Source records
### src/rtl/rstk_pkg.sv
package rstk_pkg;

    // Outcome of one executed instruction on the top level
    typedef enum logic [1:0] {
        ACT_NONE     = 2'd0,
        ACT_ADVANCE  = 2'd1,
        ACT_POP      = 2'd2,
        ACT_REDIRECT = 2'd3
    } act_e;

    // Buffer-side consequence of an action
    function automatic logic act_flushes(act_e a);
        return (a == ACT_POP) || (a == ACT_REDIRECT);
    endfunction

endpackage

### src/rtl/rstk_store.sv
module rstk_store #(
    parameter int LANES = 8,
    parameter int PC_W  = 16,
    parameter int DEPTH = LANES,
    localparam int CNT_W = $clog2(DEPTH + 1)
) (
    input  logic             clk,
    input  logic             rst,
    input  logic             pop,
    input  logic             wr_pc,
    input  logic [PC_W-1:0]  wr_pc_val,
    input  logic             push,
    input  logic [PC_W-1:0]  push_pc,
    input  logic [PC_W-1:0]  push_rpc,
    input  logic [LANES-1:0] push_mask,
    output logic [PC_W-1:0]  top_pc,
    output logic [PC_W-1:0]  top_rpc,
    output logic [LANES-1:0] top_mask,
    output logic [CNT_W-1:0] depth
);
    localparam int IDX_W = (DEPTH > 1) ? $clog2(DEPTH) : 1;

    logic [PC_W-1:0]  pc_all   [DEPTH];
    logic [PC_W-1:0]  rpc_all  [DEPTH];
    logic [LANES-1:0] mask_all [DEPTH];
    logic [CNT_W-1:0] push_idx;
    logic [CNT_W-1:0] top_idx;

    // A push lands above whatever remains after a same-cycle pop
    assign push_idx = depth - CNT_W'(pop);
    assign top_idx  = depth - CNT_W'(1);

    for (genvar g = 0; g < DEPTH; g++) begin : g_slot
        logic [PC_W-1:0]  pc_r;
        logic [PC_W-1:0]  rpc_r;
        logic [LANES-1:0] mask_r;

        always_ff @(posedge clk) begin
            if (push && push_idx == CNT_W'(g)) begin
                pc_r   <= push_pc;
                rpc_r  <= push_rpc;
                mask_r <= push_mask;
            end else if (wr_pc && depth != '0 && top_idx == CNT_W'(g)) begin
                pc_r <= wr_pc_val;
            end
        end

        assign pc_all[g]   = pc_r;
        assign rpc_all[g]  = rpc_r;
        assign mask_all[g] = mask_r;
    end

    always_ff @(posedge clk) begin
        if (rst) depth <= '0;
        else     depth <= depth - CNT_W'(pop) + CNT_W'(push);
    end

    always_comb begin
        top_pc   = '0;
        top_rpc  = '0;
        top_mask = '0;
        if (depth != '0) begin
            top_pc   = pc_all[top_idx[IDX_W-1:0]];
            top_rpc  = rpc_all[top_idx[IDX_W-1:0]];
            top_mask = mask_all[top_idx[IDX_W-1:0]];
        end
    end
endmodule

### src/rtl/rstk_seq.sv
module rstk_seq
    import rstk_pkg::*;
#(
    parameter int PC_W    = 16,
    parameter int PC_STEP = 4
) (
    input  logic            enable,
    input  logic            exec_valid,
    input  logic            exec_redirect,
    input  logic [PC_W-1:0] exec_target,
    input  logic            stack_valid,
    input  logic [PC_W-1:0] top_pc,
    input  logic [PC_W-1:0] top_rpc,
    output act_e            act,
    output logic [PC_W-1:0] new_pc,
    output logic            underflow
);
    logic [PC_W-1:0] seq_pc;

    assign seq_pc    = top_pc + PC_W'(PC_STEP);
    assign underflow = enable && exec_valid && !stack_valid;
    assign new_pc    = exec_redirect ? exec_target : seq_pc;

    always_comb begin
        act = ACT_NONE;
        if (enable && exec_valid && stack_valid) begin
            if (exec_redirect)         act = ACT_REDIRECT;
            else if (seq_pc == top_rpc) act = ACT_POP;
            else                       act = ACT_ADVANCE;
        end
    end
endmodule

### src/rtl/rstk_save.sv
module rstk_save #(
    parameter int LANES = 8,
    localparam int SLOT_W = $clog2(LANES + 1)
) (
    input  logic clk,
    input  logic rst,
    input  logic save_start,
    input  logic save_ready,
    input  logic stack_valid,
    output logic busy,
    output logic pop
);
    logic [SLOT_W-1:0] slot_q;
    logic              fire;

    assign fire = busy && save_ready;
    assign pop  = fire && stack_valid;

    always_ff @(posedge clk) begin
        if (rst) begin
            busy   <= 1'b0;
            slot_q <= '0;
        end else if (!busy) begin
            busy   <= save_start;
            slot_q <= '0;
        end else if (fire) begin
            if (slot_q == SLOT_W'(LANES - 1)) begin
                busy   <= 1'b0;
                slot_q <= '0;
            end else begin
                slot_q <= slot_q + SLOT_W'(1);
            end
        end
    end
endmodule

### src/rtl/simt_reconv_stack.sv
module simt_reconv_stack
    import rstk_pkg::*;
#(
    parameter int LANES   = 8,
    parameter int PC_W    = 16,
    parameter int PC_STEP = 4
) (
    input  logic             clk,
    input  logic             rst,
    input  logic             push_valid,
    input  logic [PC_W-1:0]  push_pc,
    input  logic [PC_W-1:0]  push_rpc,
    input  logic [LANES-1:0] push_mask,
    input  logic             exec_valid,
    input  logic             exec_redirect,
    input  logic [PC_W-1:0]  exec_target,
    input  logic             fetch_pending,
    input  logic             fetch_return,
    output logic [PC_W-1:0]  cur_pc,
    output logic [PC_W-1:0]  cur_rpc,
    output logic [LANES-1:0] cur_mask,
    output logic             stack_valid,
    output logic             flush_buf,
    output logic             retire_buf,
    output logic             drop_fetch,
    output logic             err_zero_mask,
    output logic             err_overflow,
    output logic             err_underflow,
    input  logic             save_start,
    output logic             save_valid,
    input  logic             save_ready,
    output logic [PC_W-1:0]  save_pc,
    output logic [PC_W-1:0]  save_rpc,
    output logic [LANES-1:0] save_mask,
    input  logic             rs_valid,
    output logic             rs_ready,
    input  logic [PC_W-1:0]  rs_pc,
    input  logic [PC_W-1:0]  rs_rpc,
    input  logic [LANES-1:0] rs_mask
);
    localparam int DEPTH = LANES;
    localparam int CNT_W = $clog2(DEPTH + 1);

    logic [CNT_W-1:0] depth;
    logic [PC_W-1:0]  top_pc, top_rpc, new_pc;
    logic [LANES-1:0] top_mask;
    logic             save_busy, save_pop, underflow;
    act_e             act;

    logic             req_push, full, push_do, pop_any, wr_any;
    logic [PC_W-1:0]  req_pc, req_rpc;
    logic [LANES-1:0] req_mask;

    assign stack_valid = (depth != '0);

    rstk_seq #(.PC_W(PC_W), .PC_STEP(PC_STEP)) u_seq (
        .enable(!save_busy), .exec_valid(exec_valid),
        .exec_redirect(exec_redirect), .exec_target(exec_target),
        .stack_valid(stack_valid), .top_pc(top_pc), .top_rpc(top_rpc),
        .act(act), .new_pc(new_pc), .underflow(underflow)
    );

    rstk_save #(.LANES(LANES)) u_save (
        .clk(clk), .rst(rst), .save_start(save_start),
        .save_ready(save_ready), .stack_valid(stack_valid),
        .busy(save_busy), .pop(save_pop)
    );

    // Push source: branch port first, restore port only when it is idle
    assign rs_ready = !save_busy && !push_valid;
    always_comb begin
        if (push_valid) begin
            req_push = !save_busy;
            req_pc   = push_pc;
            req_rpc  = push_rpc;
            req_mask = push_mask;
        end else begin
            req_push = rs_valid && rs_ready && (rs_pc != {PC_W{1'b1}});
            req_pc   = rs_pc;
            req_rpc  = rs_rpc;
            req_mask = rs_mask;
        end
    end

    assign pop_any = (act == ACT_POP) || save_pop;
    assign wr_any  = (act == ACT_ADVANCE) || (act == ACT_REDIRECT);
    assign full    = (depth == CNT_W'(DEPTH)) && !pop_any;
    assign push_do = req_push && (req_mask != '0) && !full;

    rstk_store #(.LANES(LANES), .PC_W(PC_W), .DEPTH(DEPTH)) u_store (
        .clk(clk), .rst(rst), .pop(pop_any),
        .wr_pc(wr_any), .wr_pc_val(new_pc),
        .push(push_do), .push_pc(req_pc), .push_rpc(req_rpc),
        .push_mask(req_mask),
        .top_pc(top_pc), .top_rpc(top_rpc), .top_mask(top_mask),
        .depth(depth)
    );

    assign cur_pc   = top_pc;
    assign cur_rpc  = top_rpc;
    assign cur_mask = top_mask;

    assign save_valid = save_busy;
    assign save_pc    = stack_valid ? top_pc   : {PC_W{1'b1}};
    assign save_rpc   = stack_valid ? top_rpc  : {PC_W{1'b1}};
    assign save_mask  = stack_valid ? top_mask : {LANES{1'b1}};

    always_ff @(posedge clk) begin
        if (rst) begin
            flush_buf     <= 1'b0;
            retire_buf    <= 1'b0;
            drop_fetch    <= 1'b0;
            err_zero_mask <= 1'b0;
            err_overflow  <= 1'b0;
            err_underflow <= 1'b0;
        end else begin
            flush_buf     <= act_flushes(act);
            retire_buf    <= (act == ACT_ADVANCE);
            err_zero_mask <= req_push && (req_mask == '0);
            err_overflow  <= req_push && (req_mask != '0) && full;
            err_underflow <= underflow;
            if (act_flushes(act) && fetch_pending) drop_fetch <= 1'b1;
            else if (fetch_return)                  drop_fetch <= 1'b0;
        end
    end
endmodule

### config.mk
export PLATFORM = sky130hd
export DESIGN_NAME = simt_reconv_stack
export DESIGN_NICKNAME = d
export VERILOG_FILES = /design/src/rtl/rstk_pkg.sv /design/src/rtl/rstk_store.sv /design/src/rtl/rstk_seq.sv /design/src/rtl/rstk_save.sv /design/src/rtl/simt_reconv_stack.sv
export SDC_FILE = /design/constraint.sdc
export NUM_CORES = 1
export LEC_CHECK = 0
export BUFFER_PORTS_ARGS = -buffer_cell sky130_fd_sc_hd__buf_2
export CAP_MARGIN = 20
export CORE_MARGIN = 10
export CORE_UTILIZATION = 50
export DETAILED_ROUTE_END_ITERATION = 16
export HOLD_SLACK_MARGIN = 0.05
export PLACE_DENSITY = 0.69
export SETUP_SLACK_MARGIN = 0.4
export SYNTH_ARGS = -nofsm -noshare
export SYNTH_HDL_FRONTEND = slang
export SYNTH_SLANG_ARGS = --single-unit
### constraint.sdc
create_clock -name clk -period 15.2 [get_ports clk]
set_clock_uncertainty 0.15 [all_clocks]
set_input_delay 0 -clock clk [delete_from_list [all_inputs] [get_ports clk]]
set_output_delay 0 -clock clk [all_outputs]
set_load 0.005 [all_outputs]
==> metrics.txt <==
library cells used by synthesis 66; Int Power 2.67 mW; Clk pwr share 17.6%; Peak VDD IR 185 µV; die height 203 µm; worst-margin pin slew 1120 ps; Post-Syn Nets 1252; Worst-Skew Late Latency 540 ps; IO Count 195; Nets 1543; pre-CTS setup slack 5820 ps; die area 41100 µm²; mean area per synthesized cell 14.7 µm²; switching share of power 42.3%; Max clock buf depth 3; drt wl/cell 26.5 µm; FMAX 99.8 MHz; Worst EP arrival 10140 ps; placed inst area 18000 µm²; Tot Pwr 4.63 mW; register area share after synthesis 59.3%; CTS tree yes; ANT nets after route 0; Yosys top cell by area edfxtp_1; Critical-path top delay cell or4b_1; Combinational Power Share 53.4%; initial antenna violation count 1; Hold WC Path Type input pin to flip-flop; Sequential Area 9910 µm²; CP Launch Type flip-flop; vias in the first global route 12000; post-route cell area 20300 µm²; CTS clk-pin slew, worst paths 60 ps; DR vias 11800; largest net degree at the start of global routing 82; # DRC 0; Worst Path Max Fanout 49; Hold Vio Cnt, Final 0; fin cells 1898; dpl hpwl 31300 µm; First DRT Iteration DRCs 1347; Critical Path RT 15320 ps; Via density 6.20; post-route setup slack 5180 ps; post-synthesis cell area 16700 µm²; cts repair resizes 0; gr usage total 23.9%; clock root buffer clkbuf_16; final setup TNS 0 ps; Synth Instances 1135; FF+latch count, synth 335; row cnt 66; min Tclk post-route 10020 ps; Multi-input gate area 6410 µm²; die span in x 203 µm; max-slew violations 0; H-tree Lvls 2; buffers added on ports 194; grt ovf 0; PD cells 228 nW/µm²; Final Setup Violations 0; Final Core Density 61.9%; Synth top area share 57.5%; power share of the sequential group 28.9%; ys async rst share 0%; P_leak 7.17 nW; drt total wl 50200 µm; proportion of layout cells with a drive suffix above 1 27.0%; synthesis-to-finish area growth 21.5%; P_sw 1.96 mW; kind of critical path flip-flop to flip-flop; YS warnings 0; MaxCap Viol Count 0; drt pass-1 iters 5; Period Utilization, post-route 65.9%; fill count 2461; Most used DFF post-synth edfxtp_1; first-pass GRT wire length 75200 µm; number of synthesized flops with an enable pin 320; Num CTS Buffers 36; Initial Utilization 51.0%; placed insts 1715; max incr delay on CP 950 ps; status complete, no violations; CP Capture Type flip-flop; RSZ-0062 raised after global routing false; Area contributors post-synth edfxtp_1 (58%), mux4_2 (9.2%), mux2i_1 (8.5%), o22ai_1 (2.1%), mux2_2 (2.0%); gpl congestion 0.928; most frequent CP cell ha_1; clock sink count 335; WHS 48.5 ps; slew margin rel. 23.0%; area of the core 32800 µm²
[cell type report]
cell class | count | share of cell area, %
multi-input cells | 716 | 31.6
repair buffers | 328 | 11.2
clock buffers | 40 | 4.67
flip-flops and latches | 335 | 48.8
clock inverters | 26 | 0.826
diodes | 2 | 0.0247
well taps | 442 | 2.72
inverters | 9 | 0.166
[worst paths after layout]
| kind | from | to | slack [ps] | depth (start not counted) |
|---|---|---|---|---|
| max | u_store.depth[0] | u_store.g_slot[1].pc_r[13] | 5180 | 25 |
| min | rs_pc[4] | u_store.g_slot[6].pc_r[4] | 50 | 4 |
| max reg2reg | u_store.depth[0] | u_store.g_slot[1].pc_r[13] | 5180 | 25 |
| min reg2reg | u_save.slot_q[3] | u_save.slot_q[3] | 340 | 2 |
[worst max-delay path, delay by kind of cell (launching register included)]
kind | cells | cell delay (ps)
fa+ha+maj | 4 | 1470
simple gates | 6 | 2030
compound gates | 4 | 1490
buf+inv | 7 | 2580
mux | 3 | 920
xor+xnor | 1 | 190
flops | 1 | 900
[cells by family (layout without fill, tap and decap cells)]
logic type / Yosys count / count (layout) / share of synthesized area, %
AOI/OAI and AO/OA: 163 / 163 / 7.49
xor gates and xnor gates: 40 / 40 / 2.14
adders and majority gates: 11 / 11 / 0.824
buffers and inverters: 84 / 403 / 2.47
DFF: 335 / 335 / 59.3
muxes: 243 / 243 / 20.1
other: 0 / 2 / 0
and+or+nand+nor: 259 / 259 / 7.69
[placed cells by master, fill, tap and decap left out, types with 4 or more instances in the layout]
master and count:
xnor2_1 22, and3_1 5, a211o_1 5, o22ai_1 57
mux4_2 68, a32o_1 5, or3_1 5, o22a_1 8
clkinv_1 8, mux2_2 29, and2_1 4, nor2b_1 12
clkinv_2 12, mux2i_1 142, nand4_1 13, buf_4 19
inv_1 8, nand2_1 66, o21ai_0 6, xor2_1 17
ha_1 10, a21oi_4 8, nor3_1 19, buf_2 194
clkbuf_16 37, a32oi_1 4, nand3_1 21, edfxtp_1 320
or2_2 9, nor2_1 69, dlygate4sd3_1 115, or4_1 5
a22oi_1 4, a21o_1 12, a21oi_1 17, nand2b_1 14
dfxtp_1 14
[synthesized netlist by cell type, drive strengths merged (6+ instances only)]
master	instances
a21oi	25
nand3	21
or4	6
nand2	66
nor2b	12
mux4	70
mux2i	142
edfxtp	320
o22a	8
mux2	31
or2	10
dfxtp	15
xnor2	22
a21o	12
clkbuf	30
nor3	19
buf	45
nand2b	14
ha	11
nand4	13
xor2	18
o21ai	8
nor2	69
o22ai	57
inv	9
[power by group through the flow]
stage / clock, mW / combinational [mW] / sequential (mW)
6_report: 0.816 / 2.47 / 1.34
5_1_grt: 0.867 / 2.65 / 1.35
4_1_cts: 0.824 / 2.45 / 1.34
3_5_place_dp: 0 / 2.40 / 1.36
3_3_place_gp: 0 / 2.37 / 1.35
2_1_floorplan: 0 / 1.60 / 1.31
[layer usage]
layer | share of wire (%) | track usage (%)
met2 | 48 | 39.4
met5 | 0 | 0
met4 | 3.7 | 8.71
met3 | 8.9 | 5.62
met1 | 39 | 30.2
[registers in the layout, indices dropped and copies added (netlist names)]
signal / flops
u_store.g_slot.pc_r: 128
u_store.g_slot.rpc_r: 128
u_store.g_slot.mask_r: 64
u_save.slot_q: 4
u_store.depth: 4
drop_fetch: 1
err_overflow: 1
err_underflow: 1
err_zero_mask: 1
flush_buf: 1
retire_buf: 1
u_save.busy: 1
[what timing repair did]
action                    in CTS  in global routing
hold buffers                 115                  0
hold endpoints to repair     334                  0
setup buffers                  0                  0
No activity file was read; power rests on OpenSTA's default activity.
* * *
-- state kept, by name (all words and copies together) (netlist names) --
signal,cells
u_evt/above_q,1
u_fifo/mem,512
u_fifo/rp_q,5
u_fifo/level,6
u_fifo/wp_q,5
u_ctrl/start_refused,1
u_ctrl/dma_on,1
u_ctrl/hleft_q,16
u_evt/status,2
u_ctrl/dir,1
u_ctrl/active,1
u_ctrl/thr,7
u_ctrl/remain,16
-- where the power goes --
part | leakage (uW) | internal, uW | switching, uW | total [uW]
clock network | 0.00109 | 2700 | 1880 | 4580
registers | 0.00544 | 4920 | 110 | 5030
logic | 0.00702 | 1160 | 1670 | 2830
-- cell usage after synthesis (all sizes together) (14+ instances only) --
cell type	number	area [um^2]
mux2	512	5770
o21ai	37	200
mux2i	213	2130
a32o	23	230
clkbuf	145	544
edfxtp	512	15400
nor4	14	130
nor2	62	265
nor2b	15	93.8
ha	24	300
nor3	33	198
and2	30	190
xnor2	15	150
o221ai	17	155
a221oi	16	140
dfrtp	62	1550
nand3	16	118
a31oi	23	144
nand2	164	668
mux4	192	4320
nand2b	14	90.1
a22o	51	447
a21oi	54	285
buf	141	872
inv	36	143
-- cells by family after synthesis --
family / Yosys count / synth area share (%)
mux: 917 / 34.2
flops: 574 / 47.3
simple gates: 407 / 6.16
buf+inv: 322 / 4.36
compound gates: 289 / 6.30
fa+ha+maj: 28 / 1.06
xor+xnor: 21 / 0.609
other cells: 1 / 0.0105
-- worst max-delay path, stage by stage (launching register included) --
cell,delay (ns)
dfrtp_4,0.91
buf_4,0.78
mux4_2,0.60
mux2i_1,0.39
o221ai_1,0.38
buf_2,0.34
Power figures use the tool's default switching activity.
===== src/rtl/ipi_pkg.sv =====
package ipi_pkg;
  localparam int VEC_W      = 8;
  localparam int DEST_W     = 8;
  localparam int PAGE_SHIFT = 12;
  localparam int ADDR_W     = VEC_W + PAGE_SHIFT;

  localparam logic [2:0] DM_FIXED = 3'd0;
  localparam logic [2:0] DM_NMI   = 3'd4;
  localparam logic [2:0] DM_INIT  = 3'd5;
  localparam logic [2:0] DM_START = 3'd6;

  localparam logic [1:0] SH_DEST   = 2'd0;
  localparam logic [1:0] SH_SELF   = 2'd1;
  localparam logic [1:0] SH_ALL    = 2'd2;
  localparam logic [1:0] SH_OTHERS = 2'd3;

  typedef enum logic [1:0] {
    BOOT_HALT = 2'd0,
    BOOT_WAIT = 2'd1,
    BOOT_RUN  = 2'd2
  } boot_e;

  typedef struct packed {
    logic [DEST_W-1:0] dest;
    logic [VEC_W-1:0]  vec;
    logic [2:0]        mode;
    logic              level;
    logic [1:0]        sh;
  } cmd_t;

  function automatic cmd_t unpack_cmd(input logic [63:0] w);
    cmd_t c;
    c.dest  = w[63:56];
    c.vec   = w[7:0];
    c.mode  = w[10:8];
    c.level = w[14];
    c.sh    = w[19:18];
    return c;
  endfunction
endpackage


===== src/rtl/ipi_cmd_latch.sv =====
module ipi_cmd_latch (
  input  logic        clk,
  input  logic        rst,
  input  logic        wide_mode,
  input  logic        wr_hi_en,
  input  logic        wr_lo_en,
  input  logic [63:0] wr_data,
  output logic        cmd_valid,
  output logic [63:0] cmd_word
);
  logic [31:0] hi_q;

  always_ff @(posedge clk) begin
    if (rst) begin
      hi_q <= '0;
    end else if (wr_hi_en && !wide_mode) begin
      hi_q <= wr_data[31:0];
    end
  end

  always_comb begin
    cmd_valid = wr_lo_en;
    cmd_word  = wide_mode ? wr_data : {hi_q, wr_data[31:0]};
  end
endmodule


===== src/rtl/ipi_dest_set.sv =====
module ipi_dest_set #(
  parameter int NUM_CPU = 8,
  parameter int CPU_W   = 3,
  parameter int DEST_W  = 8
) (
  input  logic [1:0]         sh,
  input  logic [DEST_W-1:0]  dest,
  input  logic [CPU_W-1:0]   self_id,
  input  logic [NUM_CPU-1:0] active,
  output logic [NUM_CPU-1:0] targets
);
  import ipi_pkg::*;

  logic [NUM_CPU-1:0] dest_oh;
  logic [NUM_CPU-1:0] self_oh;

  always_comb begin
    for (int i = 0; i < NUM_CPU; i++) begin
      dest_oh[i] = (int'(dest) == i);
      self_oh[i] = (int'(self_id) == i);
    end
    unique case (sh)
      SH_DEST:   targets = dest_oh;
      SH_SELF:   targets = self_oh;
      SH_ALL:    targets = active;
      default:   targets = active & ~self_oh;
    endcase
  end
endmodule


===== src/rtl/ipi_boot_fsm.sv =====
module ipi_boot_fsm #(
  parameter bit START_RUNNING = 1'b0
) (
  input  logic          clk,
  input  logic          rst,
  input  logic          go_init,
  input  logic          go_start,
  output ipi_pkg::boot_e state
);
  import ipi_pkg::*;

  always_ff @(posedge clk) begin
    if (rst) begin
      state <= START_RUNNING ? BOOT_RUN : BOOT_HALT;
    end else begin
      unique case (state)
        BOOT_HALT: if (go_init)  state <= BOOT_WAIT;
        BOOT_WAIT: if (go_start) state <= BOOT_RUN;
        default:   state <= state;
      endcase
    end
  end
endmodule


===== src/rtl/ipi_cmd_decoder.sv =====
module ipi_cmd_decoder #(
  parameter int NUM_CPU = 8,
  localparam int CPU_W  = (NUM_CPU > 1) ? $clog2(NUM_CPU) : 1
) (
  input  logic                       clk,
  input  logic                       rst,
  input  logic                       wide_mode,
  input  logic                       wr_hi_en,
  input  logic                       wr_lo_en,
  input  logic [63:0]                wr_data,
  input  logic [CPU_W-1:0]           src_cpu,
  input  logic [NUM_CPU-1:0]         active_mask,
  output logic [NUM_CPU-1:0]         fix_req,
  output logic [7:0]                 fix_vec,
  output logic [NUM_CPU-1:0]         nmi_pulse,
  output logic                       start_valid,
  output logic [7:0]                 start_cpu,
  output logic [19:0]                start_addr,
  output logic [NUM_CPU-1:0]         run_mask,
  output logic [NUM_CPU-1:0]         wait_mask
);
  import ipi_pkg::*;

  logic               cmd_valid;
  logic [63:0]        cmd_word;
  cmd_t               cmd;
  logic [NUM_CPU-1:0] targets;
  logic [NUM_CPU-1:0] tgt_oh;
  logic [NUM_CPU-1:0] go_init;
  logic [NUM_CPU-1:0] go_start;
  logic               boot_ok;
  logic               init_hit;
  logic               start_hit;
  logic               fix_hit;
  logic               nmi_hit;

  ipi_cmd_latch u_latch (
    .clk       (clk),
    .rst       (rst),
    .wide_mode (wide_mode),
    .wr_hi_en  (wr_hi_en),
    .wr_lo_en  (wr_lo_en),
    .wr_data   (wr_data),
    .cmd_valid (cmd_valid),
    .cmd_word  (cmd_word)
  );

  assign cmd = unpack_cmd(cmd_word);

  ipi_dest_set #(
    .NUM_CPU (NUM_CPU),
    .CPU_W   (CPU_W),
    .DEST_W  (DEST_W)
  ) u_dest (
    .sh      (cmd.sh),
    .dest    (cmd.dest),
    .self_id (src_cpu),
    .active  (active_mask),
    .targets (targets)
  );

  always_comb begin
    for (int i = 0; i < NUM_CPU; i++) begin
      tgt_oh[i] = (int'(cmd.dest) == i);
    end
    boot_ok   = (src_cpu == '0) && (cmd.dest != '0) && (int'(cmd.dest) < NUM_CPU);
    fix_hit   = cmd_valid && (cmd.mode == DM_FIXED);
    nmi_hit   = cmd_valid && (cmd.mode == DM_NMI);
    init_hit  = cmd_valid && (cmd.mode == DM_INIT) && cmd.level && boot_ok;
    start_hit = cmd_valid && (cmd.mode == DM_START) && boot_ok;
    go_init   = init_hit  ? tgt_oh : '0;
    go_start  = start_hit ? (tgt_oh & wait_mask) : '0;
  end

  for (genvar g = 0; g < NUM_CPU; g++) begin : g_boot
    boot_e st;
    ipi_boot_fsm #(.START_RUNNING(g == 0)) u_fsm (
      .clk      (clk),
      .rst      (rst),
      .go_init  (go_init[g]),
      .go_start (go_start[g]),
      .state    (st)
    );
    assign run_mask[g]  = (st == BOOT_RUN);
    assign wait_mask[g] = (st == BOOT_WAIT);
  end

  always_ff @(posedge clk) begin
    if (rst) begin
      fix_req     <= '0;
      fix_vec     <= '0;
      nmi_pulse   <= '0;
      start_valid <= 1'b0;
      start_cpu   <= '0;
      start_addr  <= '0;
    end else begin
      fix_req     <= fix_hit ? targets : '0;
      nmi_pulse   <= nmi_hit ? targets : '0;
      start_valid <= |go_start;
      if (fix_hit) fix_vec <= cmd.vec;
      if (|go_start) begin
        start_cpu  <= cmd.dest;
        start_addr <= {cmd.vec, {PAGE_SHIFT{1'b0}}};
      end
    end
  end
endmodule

▶ **TASK BRIEF**: Copy every line of the entries in which "together" can be found.

▶ **RESPONSE FOR THIS EXERCISE**:
-- state kept, by name (all words and copies together) (netlist names) --
-- cell usage after synthesis (all sizes together) (14+ instances only) --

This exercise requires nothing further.